> [What to work on]
Repeat exactly, please, the lines that begin at the start of the listing and end at the line holding "clock cycle, unsigned".

> [Excerpted records]
==> src/common/tsn_gate_pkg.sv <==
`default_nettype none

package tsn_gate_pkg;

    // default number of control list entries
    localparam int GCL_DEPTH = 16;

    typedef logic [3:0] gcl_idx_t;          // list entry number

    // entry duration in clock cycles
    // an entry holds for interval + 1 cycles
    typedef logic [15:0] gcl_interval_t;

endpackage

`default_nettype wire

==> src/common/tsn_shaper_pkg.sv <==
`default_nettype none

package tsn_shaper_pkg;

    // default queue count per egress port
    localparam int QUEUE_NUM = 8;

    // per-queue bit vector, bit 7 is the highest priority
    typedef logic [7:0] queue_mask_t;

    typedef logic [2:0] queue_idx_t;        // queue number, 0..7

    // credit step per clock cycle, unsigned
    typedef logic [7:0] slope_t;

    typedef logic [15:0] threshold_t;       // clamp magnitude, unsigned

    // signed credit, two bits above the threshold width
    // keeps sum and difference with a slope from overflowing
    typedef logic signed [17:0] credit_t;

    // scheduling discipline of the arbiter
    typedef enum logic {
        ARB_STRICT      = 1'b0,             // highest non-empty index wins
        ARB_ROUND_ROBIN = 1'b1              // rotate after the last grant
    } arb_mode_e;

endpackage

`default_nettype wire

==> src/qav/qav_credit_shaper.sv <==
`timescale 1ns/10ps
`default_nettype none

// Qav credit based shaper, one credit accumulator per priority queue
module qav_credit_shaper #(
    parameter int NUM_QUEUES = tsn_shaper_pkg::QUEUE_NUM
) (
    input  wire                              i_clk,
    input  wire                              i_rst,
    input  wire tsn_shaper_pkg::slope_t      i_idle_slope   [NUM_QUEUES], // credit gain
    input  wire tsn_shaper_pkg::slope_t      i_send_slope   [NUM_QUEUES], // credit loss
    input  wire tsn_shaper_pkg::threshold_t  i_hi_threshold [NUM_QUEUES], // upper clamp
    input  wire tsn_shaper_pkg::threshold_t  i_lo_threshold [NUM_QUEUES], // lower clamp magnitude
    input  wire                              i_qav_en,
    input  wire                              i_cfg_vld,     // latches config, clears credits
    input  wire tsn_shaper_pkg::queue_mask_t i_fifo_empty,
    input  wire                              i_tx_valid,    // beat on the wire this cycle
    input  wire tsn_shaper_pkg::queue_idx_t  i_tx_queue,    // queue owning that beat
    output tsn_shaper_pkg::queue_mask_t      o_eligible
);

    localparam tsn_shaper_pkg::queue_mask_t Q_MASK =
        tsn_shaper_pkg::queue_mask_t'((1 << NUM_QUEUES) - 1);

    tsn_shaper_pkg::slope_t     cfg_idle [NUM_QUEUES];
    tsn_shaper_pkg::slope_t     cfg_send [NUM_QUEUES];
    tsn_shaper_pkg::threshold_t cfg_hi   [NUM_QUEUES];
    tsn_shaper_pkg::threshold_t cfg_lo   [NUM_QUEUES];
    logic                       cfg_en;

    logic [NUM_QUEUES-1:0]      elig_nxt;   // credit >= 0 per queue

    // shadow copy of the shaper config
    always_ff @(posedge i_clk) begin
        if (i_rst) begin
            cfg_idle <= '{default: '0};
            cfg_send <= '{default: '0};
            cfg_hi   <= '{default: '0};
            cfg_lo   <= '{default: '0};
            cfg_en   <= 1'b0;
        end else if (i_cfg_vld) begin
            cfg_idle <= i_idle_slope;
            cfg_send <= i_send_slope;
            cfg_hi   <= i_hi_threshold;
            cfg_lo   <= i_lo_threshold;
            cfg_en   <= i_qav_en;
        end
    end

    for (genvar q = 0; q < NUM_QUEUES; q++) begin : g_queue
        tsn_shaper_pkg::credit_t credit;
        tsn_shaper_pkg::credit_t credit_nxt;
        tsn_shaper_pkg::credit_t hi_lim;
        tsn_shaper_pkg::credit_t lo_lim;
        tsn_shaper_pkg::credit_t up;
        tsn_shaper_pkg::credit_t down;
        logic                    tx_now;

        assign hi_lim = tsn_shaper_pkg::credit_t'(cfg_hi[q]);
        assign lo_lim = -tsn_shaper_pkg::credit_t'(cfg_lo[q]);   // negative floor
        assign up     = credit + tsn_shaper_pkg::credit_t'(cfg_idle[q]);
        assign down   = credit - tsn_shaper_pkg::credit_t'(cfg_send[q]);
        assign tx_now = i_tx_valid && (i_tx_queue == q);

        always_comb begin
            if (tx_now) begin
                credit_nxt = (down < lo_lim) ? lo_lim : down;  // sending, drain
            end else if (!i_fifo_empty[q] || (credit < 0)) begin
                // waiting or recovering, refill up to the cap
                credit_nxt = (up > hi_lim) ? hi_lim : up;
            end else begin
                credit_nxt = '0;                // empty queue drops positive credit
            end
        end

        always_ff @(posedge i_clk) begin
            if (i_rst || i_cfg_vld || !cfg_en) begin
                credit <= '0;
            end else begin
                credit <= credit_nxt;
            end
        end

        assign elig_nxt[q] = !cfg_en || (credit >= 0);

        // clamp holds across config reloads too
        a_credit_range: assert property (@(posedge i_clk) disable iff (i_rst)
            (credit <= hi_lim) && (credit >= lo_lim));
    end

    // one cycle behind the credit
    always_ff @(posedge i_clk) begin
        if (i_rst) begin
            o_eligible <= Q_MASK;               // credits start at zero
        end else begin
            o_eligible <= tsn_shaper_pkg::queue_mask_t'(elig_nxt);
        end
    end

endmodule

`default_nettype wire

==> src/qbv/gate_cycle_engine.sv <==
`timescale 1ns/10ps
`default_nettype none

// Qbv gate cycle, steps through the control list on local cycle counts
module gate_cycle_engine #(
    parameter int LIST_DEPTH = tsn_gate_pkg::GCL_DEPTH
) (
    input  wire                                i_clk,
    input  wire                                i_rst,
    input  wire                                i_qbv_en,
    input  wire                                i_start,          // start strobe
    input  wire tsn_gate_pkg::gcl_idx_t        i_list_len,       // last active entry
    input  wire tsn_shaper_pkg::queue_mask_t   i_entry_gates,    // ram read data
    input  wire tsn_gate_pkg::gcl_interval_t   i_entry_interval,
    output tsn_gate_pkg::gcl_idx_t             o_entry_idx,      // ram read index
    output tsn_shaper_pkg::queue_mask_t        o_gate_open
);

    typedef enum logic {
        IDLE = 1'b0,
        RUN  = 1'b1
    } state_e;

    state_e                        state;
    tsn_gate_pkg::gcl_idx_t        idx;         // entry currently applied
    tsn_gate_pkg::gcl_idx_t        nxt_idx;
    tsn_gate_pkg::gcl_interval_t   cnt;         // cycles left in this entry
    logic                          load;

    // countdown expired, next entry goes live on this edge
    assign load = (state == RUN) && (cnt == '0);

    // wrap after the last active entry or the end of the ram
    assign nxt_idx = ((idx >= i_list_len) || (idx == LIST_DEPTH - 1)) ? '0 : idx + 1'b1;

    // look one entry ahead while loading
    assign o_entry_idx = load ? nxt_idx : idx;

    always_ff @(posedge i_clk) begin
        if (i_rst) begin
            state       <= IDLE;
            idx         <= '0;
            cnt         <= '0;
            o_gate_open <= '1;                  // all open until started
        end else if (!i_qbv_en) begin
            state       <= IDLE;
            o_gate_open <= '1;
        end else if (i_start) begin
            // park on the last entry so the first load wraps to entry 0
            state       <= RUN;
            idx         <= i_list_len;
            cnt         <= '0;
            o_gate_open <= '1;
        end else begin
            case (state)
                RUN: begin
                    if (load) begin
                        idx         <= nxt_idx;
                        cnt         <= i_entry_interval;
                        o_gate_open <= i_entry_gates;
                    end else begin
                        cnt <= cnt - 1'b1;
                    end
                end
                default: begin
                    o_gate_open <= '1;          // idle, gates stay open
                end
            endcase
        end
    end

    a_idx_in_list: assert property (@(posedge i_clk) disable iff (i_rst)
        (state == RUN) |-> (idx <= i_list_len));

endmodule

`default_nettype wire

==> src/qbv/gate_list_ram.sv <==
`timescale 1ns/10ps
`default_nettype none

// Qbv gate control list storage
// strobe write, asynchronous read by entry index
module gate_list_ram #(
    parameter int LIST_DEPTH = tsn_gate_pkg::GCL_DEPTH
) (
    input  wire                                i_clk,
    input  wire                                i_wr,            // single cycle write strobe
    input  wire tsn_gate_pkg::gcl_idx_t        i_wr_idx,
    input  wire tsn_shaper_pkg::queue_mask_t   i_wr_gates,      // 1 = gate open
    input  wire tsn_gate_pkg::gcl_interval_t   i_wr_interval,
    input  wire tsn_gate_pkg::gcl_idx_t        i_rd_idx,
    output tsn_shaper_pkg::queue_mask_t        o_rd_gates,
    output tsn_gate_pkg::gcl_interval_t        o_rd_interval
);

    tsn_shaper_pkg::queue_mask_t   gates_mem    [LIST_DEPTH];
    tsn_gate_pkg::gcl_interval_t   interval_mem [LIST_DEPTH];

    logic wr_in_range;
    logic rd_in_range;

    // index type may be wider than the list
    assign wr_in_range = (i_wr_idx < LIST_DEPTH);
    assign rd_in_range = (i_rd_idx < LIST_DEPTH);

    always_ff @(posedge i_clk) begin
        if (i_wr && wr_in_range) begin
            gates_mem[i_wr_idx]    <= i_wr_gates;
            interval_mem[i_wr_idx] <= i_wr_interval;
        end
    end

    // out of range reads look like an open, one cycle entry
    always_comb begin
        if (rd_in_range) begin
            o_rd_gates    = gates_mem[i_rd_idx];
            o_rd_interval = interval_mem[i_rd_idx];
        end else begin
            o_rd_gates    = '1;
            o_rd_interval = '0;
        end
    end

endmodule

`default_nettype wire

==> src/source/qos_arbiter.sv <==
`timescale 1ns/10ps
`default_nettype none

// egress queue pick with two register stages from request to grant
module qos_arbiter #(
    parameter int NUM_QUEUES = tsn_shaper_pkg::QUEUE_NUM
) (
    input  wire                                i_clk,
    input  wire                                i_rst,
    input  wire                                i_req,          // scheduling request strobe
    input  wire tsn_shaper_pkg::queue_mask_t   i_fifo_empty,
    input  wire tsn_shaper_pkg::queue_mask_t   i_eligible,     // from the shaper
    input  wire tsn_shaper_pkg::queue_mask_t   i_gate_open,    // from the gate engine
    input  wire tsn_shaper_pkg::arb_mode_e     i_mode,
    output tsn_shaper_pkg::queue_mask_t        o_grant,        // one-hot or zero
    output logic                               o_grant_vld
);

    localparam tsn_shaper_pkg::queue_mask_t Q_MASK =
        tsn_shaper_pkg::queue_mask_t'((1 << NUM_QUEUES) - 1);

    logic                          req_q;
    tsn_shaper_pkg::queue_mask_t   cand_q;     // non-empty, eligible and open
    tsn_shaper_pkg::queue_idx_t    last_q;     // last granted queue
    tsn_shaper_pkg::queue_idx_t    pick;
    logic                          found;

    // stage 1 freezes the masks with the request
    always_ff @(posedge i_clk) begin
        if (i_rst) begin
            req_q <= 1'b0;
        end else begin
            req_q <= i_req;
        end
    end

    always_ff @(posedge i_clk) begin
        cand_q <= ~i_fifo_empty & i_eligible & i_gate_open & Q_MASK;
    end

    always_comb begin
        int unsigned slot;
        slot  = 0;
        pick  = '0;
        found = 1'b0;
        if (i_mode == tsn_shaper_pkg::ARB_STRICT) begin
            for (int i = 0; i < NUM_QUEUES; i++) begin
                if (cand_q[i]) begin
                    pick  = tsn_shaper_pkg::queue_idx_t'(i);    // later hit is higher
                    found = 1'b1;
                end
            end
        end else begin
            // walk down so the nearest slot above last_q wins
            for (int off = NUM_QUEUES; off >= 1; off--) begin
                slot = (last_q + off) % NUM_QUEUES;
                if (cand_q[slot]) begin
                    pick  = tsn_shaper_pkg::queue_idx_t'(slot);
                    found = 1'b1;
                end
            end
        end
    end

    // stage 2 registers the grant
    always_ff @(posedge i_clk) begin
        if (i_rst) begin
            o_grant_vld <= 1'b0;
            o_grant     <= '0;
            last_q      <= tsn_shaper_pkg::queue_idx_t'(NUM_QUEUES - 1);  // first rr pick is 0
        end else begin
            o_grant_vld <= req_q;
            o_grant     <= (req_q && found) ? tsn_shaper_pkg::queue_mask_t'(1) << pick : '0;
            if (req_q && found) begin
                last_q <= pick;                 // empty picks leave the pointer alone
            end
        end
    end

    // grant is one-hot or zero and always one of the frozen candidates
    a_grant_onehot: assert property (@(posedge i_clk) disable iff (i_rst)
        $onehot0(o_grant) && ((o_grant & ~$past(cand_q)) == '0));

endmodule

`default_nettype wire

==> src/source/tsn_scheduler_top.sv <==
`timescale 1ns/10ps
`default_nettype none

// per-port egress scheduler, Qav shaper + Qbv gates + QoS pick
module tsn_scheduler_top #(
    parameter int NUM_QUEUES = tsn_shaper_pkg::QUEUE_NUM,   // priority fifos per port
    parameter int LIST_DEPTH = tsn_gate_pkg::GCL_DEPTH      // gate control list size
) (
    input  wire                                i_clk,
    input  wire                                i_rst,
    // shaper config
    input  wire tsn_shaper_pkg::slope_t        i_idle_slope   [NUM_QUEUES],
    input  wire tsn_shaper_pkg::slope_t        i_send_slope   [NUM_QUEUES],
    input  wire tsn_shaper_pkg::threshold_t    i_hi_threshold [NUM_QUEUES],
    input  wire tsn_shaper_pkg::threshold_t    i_lo_threshold [NUM_QUEUES],
    input  wire                                i_qav_en,
    input  wire                                i_cfg_vld,
    // mac side activity
    input  wire                                i_tx_valid,
    input  wire tsn_shaper_pkg::queue_idx_t    i_tx_queue,
    // gate list writes and control
    input  wire                                i_gcl_wr,
    input  wire tsn_gate_pkg::gcl_idx_t        i_gcl_wr_idx,
    input  wire tsn_shaper_pkg::queue_mask_t   i_gcl_wr_gates,
    input  wire tsn_gate_pkg::gcl_interval_t   i_gcl_wr_interval,
    input  wire tsn_gate_pkg::gcl_idx_t        i_gcl_len,      // active entries minus one
    input  wire                                i_qbv_en,
    input  wire                                i_gcl_start,
    // scheduling
    input  wire tsn_shaper_pkg::queue_mask_t   i_fifo_empty,   // crossbar fifo status
    input  wire tsn_shaper_pkg::arb_mode_e     i_arb_mode,
    input  wire                                i_sched_req,
    output wire tsn_shaper_pkg::queue_mask_t   o_sched_grant,
    output wire                                o_sched_grant_vld
);

    wire tsn_shaper_pkg::queue_mask_t   qav_eligible;   // credit >= 0 per queue
    wire tsn_shaper_pkg::queue_mask_t   gate_open;      // current gate state
    wire tsn_gate_pkg::gcl_idx_t        entry_idx;
    wire tsn_shaper_pkg::queue_mask_t   entry_gates;
    wire tsn_gate_pkg::gcl_interval_t   entry_interval;

    qav_credit_shaper #(
        .NUM_QUEUES       (NUM_QUEUES)
    ) qav_credit_shaper_inst (
        .i_clk            (i_clk),
        .i_rst            (i_rst),
        .i_idle_slope     (i_idle_slope),
        .i_send_slope     (i_send_slope),
        .i_hi_threshold   (i_hi_threshold),
        .i_lo_threshold   (i_lo_threshold),
        .i_qav_en         (i_qav_en),
        .i_cfg_vld        (i_cfg_vld),
        .i_fifo_empty     (i_fifo_empty),
        .i_tx_valid       (i_tx_valid),
        .i_tx_queue       (i_tx_queue),
        .o_eligible       (qav_eligible)
    );

    gate_list_ram #(
        .LIST_DEPTH       (LIST_DEPTH)
    ) gate_list_ram_inst (
        .i_clk            (i_clk),
        .i_wr             (i_gcl_wr),
        .i_wr_idx         (i_gcl_wr_idx),
        .i_wr_gates       (i_gcl_wr_gates),
        .i_wr_interval    (i_gcl_wr_interval),
        .i_rd_idx         (entry_idx),
        .o_rd_gates       (entry_gates),
        .o_rd_interval    (entry_interval)
    );

    gate_cycle_engine #(
        .LIST_DEPTH       (LIST_DEPTH)
    ) gate_cycle_engine_inst (
        .i_clk            (i_clk),
        .i_rst            (i_rst),
        .i_qbv_en         (i_qbv_en),
        .i_start          (i_gcl_start),
        .i_list_len       (i_gcl_len),
        .i_entry_gates    (entry_gates),
        .i_entry_interval (entry_interval),
        .o_entry_idx      (entry_idx),
        .o_gate_open      (gate_open)
    );

    qos_arbiter #(
        .NUM_QUEUES       (NUM_QUEUES)
    ) qos_arbiter_inst (
        .i_clk            (i_clk),
        .i_rst            (i_rst),
        .i_req            (i_sched_req),
        .i_fifo_empty     (i_fifo_empty),
        .i_eligible       (qav_eligible),
        .i_gate_open      (gate_open),
        .i_mode           (i_arb_mode),
        .o_grant          (o_sched_grant),
        .o_grant_vld      (o_sched_grant_vld)
    );

endmodule

`default_nettype wire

> [Answer space]
==> src/common/tsn_gate_pkg.sv <==
`default_nettype none

package tsn_gate_pkg;

    // default number of control list entries
    localparam int GCL_DEPTH = 16;

    typedef logic [3:0] gcl_idx_t;          // list entry number

    // entry duration in clock cycles
    // an entry holds for interval + 1 cycles
    typedef logic [15:0] gcl_interval_t;

endpackage

`default_nettype wire

==> src/common/tsn_shaper_pkg.sv <==
`default_nettype none

package tsn_shaper_pkg;

    // default queue count per egress port
    localparam int QUEUE_NUM = 8;

    // per-queue bit vector, bit 7 is the highest priority
    typedef logic [7:0] queue_mask_t;

    typedef logic [2:0] queue_idx_t;        // queue number, 0..7

    // credit step per clock cycle, unsigned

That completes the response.